____ Data records

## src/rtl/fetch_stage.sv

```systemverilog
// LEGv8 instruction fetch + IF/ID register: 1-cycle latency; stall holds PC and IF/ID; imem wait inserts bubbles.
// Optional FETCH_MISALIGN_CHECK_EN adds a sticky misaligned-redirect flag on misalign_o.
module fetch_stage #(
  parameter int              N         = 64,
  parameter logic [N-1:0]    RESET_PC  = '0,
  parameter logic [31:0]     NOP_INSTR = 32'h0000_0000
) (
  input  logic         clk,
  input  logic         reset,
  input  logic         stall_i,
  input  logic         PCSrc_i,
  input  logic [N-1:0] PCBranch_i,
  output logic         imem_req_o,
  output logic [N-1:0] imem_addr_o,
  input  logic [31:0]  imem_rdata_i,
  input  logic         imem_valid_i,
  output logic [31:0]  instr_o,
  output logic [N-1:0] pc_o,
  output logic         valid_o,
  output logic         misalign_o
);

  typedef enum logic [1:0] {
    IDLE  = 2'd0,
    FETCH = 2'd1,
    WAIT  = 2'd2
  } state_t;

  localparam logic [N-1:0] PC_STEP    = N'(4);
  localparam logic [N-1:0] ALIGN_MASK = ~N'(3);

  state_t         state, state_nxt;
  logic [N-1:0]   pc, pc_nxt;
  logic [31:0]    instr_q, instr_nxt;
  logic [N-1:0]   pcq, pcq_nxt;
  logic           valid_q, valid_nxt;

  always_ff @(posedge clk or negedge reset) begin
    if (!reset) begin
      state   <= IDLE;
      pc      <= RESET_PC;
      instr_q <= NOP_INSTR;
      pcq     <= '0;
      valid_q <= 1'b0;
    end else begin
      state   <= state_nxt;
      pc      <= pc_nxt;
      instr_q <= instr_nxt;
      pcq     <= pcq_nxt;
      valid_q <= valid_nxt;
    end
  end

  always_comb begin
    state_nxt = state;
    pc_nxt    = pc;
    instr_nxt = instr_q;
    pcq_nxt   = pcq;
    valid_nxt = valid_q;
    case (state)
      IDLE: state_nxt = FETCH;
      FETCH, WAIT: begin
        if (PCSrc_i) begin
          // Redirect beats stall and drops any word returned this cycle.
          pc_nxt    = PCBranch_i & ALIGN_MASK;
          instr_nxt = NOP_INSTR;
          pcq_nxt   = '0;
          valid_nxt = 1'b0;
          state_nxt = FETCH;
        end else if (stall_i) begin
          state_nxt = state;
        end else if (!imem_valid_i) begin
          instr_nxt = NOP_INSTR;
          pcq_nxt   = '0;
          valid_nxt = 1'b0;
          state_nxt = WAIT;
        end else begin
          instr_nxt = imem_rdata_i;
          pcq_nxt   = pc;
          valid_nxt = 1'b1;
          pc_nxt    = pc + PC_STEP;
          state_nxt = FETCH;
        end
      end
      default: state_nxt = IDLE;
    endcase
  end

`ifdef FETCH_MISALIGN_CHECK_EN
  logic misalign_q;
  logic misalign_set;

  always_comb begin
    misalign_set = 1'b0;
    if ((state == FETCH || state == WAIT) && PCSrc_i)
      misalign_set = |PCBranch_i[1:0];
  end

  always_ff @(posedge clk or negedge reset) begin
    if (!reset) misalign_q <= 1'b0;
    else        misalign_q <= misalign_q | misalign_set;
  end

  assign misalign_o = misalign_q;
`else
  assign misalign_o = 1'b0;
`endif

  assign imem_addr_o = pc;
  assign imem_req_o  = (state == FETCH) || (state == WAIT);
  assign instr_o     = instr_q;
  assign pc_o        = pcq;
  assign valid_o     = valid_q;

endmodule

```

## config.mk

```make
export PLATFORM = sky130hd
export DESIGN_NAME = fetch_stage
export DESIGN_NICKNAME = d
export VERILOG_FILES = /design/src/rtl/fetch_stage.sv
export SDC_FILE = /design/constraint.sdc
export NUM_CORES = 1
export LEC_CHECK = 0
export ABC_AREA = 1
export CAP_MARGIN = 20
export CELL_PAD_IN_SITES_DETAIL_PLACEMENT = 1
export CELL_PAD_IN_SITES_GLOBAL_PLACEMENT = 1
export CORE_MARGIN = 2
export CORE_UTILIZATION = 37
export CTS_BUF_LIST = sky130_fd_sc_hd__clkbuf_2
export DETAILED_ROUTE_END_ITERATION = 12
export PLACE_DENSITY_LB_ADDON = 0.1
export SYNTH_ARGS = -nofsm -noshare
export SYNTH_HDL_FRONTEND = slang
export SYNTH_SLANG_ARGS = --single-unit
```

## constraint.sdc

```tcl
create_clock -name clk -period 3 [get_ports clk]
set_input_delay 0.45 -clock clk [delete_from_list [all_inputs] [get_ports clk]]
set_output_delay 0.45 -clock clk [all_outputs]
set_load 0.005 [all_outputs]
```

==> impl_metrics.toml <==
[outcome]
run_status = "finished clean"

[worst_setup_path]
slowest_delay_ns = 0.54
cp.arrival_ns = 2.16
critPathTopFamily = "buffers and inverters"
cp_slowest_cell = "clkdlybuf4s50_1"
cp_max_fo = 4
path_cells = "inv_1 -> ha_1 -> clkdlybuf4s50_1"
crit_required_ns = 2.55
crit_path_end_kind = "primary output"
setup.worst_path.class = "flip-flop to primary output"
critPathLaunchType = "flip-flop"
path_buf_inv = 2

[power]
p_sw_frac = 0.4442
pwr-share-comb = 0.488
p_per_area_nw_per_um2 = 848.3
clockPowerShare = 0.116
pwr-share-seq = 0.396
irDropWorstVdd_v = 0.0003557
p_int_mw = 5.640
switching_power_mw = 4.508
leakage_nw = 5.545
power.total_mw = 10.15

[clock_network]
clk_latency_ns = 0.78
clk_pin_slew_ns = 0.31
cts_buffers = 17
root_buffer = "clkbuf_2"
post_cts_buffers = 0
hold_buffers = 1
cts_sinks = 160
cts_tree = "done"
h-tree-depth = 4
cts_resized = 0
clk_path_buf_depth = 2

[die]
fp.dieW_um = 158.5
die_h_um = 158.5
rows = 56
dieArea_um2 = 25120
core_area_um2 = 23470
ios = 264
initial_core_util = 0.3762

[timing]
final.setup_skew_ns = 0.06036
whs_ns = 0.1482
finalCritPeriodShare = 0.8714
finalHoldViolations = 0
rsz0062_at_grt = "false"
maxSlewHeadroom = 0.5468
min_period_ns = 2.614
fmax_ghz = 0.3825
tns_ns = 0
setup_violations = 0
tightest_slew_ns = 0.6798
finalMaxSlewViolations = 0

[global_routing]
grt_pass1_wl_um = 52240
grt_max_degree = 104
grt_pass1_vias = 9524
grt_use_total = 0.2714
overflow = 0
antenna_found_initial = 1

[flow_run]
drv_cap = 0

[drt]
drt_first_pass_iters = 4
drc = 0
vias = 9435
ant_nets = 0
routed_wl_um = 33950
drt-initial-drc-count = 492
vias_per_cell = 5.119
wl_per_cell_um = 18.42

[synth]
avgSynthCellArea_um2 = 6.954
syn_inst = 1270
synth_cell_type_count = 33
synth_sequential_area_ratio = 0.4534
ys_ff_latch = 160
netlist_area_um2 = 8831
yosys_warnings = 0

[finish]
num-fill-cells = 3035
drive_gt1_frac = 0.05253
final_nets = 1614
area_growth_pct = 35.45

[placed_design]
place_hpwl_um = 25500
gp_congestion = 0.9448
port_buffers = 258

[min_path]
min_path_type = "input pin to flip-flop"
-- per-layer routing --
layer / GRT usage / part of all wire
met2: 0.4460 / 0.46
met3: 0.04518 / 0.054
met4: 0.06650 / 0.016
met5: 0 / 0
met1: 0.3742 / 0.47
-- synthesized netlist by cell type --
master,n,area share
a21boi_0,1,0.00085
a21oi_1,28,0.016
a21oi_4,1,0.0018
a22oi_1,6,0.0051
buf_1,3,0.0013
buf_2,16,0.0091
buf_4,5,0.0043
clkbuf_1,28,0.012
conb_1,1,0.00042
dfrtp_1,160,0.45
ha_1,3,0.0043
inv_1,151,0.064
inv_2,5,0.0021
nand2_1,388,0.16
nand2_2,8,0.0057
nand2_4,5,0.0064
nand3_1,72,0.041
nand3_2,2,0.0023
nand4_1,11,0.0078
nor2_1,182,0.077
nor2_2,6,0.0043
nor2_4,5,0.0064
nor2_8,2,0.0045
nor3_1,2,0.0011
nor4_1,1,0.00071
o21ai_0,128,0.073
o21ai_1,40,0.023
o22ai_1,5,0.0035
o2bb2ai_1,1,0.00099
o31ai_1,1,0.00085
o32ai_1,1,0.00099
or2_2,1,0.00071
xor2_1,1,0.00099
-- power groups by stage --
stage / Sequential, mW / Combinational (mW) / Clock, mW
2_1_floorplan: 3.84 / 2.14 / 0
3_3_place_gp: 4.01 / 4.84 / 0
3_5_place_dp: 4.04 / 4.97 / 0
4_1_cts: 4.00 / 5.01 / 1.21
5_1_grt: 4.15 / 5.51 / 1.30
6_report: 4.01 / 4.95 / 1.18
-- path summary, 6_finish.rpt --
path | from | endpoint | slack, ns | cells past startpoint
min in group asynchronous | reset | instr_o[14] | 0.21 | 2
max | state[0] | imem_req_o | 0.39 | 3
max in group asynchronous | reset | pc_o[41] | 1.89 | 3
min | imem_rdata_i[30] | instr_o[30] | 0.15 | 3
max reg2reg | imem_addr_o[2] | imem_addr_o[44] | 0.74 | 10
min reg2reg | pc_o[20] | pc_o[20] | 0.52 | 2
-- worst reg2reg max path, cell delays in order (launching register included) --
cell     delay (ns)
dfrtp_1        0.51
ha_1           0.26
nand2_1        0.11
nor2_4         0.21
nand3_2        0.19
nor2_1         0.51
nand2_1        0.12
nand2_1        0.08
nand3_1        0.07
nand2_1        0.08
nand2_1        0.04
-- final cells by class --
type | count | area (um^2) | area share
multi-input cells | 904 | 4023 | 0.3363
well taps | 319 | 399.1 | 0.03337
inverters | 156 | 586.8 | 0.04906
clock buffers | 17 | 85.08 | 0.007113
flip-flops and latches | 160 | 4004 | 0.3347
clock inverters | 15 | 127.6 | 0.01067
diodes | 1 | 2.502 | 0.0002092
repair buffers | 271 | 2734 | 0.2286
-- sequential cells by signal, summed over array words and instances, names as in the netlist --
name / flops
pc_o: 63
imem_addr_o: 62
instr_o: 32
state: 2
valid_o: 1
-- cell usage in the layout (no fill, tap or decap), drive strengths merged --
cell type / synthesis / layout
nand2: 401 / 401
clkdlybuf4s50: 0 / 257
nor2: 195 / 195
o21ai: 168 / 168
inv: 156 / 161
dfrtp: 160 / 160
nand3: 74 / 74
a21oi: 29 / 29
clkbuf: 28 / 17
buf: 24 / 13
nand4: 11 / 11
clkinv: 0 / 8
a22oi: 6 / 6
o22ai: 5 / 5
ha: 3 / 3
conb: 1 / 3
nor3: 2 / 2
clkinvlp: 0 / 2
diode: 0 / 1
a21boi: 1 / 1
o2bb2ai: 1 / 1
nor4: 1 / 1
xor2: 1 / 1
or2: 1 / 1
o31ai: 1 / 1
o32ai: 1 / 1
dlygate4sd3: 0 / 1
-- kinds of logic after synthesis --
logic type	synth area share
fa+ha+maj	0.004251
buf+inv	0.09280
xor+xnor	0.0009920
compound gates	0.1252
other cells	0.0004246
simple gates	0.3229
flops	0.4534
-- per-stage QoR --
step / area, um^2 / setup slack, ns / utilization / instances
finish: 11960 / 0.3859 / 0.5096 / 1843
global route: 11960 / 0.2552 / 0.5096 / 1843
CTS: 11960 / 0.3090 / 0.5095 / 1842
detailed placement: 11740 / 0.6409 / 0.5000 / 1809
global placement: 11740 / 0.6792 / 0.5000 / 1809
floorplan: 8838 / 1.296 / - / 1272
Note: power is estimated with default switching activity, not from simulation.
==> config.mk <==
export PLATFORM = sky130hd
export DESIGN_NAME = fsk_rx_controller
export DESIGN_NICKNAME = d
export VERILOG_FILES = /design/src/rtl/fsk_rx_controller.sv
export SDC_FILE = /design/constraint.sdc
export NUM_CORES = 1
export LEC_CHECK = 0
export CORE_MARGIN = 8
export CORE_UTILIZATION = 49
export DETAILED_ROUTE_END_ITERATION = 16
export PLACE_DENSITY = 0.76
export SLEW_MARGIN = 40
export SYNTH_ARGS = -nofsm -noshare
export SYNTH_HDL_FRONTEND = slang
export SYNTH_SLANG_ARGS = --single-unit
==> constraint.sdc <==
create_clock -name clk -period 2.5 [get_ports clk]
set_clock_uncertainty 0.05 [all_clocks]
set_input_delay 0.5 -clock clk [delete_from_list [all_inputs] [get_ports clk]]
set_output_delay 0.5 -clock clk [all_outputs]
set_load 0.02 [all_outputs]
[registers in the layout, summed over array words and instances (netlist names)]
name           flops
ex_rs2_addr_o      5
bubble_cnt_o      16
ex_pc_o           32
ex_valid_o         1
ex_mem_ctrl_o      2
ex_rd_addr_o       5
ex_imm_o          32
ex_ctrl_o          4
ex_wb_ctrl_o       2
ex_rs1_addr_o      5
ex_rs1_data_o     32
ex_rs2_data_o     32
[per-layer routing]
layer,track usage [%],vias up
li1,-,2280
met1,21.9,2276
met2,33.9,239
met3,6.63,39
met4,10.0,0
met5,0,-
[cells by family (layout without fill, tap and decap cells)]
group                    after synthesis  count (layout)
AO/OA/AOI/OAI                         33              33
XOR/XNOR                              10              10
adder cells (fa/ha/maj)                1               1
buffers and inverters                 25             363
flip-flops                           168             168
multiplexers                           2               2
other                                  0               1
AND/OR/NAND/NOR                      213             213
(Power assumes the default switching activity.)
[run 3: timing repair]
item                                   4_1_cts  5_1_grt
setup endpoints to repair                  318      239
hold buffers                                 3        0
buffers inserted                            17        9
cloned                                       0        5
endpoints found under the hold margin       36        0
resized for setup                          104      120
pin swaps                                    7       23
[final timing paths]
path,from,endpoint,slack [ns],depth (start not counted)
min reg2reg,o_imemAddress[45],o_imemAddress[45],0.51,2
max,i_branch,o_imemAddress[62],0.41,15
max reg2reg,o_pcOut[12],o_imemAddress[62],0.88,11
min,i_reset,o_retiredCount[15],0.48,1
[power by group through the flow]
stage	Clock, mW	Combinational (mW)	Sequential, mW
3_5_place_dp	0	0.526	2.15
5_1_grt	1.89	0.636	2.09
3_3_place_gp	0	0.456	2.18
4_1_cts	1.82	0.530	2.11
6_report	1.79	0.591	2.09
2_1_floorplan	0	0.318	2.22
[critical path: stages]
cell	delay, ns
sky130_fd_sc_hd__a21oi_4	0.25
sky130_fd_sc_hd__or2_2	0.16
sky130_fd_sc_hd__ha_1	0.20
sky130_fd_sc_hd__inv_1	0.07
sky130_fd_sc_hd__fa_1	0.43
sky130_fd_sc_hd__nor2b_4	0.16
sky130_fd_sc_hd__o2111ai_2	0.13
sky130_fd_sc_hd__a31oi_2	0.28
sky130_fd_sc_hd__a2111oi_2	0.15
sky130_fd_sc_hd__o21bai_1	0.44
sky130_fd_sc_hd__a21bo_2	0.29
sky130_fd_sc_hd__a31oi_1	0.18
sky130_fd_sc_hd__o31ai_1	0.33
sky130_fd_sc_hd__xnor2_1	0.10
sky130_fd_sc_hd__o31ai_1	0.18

________

● **Problem requirements**: State how many lines in the records above contain the word "endpoints". Give nothing but the number.

● **Solved problem**: 2